Given records –
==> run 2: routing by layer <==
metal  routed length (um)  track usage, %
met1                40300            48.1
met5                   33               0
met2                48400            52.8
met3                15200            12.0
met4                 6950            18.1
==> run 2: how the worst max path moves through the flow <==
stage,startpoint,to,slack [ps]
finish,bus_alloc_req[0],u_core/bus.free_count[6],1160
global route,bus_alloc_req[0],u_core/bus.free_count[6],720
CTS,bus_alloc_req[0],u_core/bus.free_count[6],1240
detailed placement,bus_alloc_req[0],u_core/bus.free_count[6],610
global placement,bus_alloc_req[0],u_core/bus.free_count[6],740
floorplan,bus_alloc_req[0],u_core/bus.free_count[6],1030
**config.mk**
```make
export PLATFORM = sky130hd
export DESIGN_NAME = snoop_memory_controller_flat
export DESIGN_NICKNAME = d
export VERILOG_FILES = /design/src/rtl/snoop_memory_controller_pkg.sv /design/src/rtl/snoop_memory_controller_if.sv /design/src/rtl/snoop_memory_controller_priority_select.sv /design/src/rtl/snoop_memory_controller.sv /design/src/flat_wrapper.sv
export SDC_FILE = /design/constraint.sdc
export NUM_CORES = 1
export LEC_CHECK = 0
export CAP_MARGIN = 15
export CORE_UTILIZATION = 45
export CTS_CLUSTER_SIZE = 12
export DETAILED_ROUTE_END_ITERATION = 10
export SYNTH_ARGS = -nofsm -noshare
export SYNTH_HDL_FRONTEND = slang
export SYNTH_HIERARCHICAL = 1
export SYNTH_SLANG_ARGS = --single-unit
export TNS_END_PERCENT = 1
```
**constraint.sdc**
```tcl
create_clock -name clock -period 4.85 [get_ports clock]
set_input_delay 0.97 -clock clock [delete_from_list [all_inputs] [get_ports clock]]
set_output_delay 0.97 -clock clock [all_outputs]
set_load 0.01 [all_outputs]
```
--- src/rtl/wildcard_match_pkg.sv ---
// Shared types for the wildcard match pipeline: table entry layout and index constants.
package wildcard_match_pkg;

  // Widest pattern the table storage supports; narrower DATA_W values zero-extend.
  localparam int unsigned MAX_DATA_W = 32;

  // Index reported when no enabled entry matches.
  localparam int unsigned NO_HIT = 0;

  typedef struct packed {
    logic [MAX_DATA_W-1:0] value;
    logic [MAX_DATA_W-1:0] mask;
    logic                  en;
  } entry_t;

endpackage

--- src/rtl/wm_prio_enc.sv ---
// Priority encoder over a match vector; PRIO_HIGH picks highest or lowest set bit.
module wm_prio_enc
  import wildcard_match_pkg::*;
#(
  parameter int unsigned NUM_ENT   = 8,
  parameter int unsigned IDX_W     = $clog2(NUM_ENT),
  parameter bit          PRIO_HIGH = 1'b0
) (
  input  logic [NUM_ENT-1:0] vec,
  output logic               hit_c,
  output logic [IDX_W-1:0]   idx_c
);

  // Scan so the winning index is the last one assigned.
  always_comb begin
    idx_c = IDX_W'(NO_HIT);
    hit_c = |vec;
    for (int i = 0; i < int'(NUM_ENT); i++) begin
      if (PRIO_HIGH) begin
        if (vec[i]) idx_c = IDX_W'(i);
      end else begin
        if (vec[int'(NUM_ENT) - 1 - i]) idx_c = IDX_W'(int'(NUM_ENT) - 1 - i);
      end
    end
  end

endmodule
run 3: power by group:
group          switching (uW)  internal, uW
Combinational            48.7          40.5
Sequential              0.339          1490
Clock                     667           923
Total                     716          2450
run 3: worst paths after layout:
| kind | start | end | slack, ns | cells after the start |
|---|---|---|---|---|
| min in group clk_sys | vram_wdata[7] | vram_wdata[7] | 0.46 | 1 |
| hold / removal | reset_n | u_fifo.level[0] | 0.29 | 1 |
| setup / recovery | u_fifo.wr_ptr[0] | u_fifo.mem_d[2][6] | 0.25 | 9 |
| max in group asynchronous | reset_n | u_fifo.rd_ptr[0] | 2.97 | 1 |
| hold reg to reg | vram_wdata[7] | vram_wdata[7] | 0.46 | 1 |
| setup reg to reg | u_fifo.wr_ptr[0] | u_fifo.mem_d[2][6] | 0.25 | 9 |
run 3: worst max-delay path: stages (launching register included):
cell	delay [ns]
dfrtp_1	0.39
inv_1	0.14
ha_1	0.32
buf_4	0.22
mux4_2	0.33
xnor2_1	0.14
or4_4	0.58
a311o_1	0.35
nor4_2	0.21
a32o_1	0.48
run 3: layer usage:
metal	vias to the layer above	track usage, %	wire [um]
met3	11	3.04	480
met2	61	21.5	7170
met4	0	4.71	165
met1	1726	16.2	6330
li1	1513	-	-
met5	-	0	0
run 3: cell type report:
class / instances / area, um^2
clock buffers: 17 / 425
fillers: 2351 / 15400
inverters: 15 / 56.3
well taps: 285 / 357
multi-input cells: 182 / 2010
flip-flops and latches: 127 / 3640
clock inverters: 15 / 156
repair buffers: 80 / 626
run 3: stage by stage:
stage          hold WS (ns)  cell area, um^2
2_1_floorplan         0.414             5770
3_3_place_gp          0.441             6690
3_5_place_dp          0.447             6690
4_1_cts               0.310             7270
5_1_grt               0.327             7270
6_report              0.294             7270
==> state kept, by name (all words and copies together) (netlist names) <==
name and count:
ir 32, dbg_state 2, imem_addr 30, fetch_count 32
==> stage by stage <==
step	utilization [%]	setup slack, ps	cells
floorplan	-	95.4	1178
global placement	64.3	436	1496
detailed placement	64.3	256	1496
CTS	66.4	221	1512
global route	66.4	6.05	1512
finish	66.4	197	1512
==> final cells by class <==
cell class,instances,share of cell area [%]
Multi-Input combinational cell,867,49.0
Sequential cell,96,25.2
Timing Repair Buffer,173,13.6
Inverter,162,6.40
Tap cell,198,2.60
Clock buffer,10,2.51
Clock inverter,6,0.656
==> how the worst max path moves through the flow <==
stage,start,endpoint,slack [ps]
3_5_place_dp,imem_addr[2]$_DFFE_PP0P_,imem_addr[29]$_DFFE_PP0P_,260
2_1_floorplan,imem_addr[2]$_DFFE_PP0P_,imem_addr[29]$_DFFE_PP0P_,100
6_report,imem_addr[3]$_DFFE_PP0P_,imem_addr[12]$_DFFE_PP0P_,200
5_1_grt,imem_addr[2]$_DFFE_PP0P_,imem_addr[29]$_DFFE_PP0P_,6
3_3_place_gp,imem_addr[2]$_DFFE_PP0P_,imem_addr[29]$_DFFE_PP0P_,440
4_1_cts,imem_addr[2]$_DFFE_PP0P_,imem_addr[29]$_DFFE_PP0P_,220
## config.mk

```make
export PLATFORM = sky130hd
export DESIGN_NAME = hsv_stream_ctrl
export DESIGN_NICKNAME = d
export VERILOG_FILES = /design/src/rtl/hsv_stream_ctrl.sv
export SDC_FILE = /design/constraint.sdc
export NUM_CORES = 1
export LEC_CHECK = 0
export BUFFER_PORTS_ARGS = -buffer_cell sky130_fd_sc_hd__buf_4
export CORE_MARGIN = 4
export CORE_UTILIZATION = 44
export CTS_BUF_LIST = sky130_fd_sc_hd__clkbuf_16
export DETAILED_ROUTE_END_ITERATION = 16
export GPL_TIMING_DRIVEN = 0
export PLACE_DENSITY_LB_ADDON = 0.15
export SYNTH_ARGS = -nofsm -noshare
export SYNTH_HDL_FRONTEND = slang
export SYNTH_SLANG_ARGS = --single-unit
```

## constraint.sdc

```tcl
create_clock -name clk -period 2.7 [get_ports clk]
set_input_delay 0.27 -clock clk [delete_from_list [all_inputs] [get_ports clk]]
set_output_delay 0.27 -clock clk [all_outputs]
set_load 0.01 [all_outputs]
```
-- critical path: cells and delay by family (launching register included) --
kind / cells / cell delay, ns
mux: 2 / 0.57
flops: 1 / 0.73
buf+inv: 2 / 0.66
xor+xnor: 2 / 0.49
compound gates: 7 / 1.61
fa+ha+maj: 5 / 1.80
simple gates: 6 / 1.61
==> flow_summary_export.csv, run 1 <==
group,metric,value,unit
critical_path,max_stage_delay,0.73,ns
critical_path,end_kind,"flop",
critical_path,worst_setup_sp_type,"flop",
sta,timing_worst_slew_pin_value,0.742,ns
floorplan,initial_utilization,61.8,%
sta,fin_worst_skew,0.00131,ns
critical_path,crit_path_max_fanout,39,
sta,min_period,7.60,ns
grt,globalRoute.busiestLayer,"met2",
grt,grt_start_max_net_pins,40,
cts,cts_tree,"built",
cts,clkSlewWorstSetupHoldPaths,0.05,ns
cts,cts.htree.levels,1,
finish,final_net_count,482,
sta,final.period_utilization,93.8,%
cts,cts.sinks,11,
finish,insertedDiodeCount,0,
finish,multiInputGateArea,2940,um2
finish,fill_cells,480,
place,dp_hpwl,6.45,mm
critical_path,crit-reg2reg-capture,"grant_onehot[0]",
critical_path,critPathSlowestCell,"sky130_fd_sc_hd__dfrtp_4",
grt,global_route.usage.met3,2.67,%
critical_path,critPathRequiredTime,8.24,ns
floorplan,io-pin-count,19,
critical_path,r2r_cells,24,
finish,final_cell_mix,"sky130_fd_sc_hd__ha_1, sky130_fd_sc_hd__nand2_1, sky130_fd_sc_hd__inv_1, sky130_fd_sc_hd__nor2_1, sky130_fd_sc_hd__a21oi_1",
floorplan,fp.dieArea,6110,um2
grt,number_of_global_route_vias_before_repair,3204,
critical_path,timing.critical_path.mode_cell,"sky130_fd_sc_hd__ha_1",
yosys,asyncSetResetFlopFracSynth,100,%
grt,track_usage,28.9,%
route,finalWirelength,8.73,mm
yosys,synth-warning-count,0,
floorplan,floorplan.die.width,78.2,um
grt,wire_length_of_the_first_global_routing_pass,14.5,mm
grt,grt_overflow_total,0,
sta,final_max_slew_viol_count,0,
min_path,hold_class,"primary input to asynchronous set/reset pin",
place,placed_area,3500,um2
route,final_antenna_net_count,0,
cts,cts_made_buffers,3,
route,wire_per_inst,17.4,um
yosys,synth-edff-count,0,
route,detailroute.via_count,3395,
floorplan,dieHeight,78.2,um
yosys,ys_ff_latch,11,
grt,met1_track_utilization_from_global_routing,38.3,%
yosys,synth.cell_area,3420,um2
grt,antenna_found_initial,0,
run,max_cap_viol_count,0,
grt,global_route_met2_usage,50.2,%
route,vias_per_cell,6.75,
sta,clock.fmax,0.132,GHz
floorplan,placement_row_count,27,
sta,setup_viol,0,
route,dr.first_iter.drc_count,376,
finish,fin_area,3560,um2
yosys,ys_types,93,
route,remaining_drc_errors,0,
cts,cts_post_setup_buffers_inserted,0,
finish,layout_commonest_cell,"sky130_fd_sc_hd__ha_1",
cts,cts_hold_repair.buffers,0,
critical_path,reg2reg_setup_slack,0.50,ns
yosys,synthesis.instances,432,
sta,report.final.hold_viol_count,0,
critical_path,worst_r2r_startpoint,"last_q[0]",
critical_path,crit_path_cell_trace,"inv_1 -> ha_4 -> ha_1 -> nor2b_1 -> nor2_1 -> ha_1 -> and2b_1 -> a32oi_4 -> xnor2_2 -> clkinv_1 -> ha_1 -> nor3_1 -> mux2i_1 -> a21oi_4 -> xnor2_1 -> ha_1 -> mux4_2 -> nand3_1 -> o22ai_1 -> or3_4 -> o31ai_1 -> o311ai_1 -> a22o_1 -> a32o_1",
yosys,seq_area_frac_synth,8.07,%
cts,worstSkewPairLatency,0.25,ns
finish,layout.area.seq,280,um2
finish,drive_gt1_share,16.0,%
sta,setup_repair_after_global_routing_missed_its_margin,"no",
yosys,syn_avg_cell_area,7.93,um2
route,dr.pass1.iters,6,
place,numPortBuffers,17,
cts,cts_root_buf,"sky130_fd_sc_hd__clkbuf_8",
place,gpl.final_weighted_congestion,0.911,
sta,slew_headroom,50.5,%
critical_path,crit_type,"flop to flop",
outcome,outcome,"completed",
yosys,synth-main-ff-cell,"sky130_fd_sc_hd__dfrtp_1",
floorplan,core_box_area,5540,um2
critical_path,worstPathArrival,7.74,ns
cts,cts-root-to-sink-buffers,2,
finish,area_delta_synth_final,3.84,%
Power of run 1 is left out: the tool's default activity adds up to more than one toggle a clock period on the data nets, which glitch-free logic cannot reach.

What is required – Above are the records; copy every line in them that holds the word "register".

Your solution –
run 3: worst max-delay path: stages (launching register included):
-- critical path: cells and delay by family (launching register included) --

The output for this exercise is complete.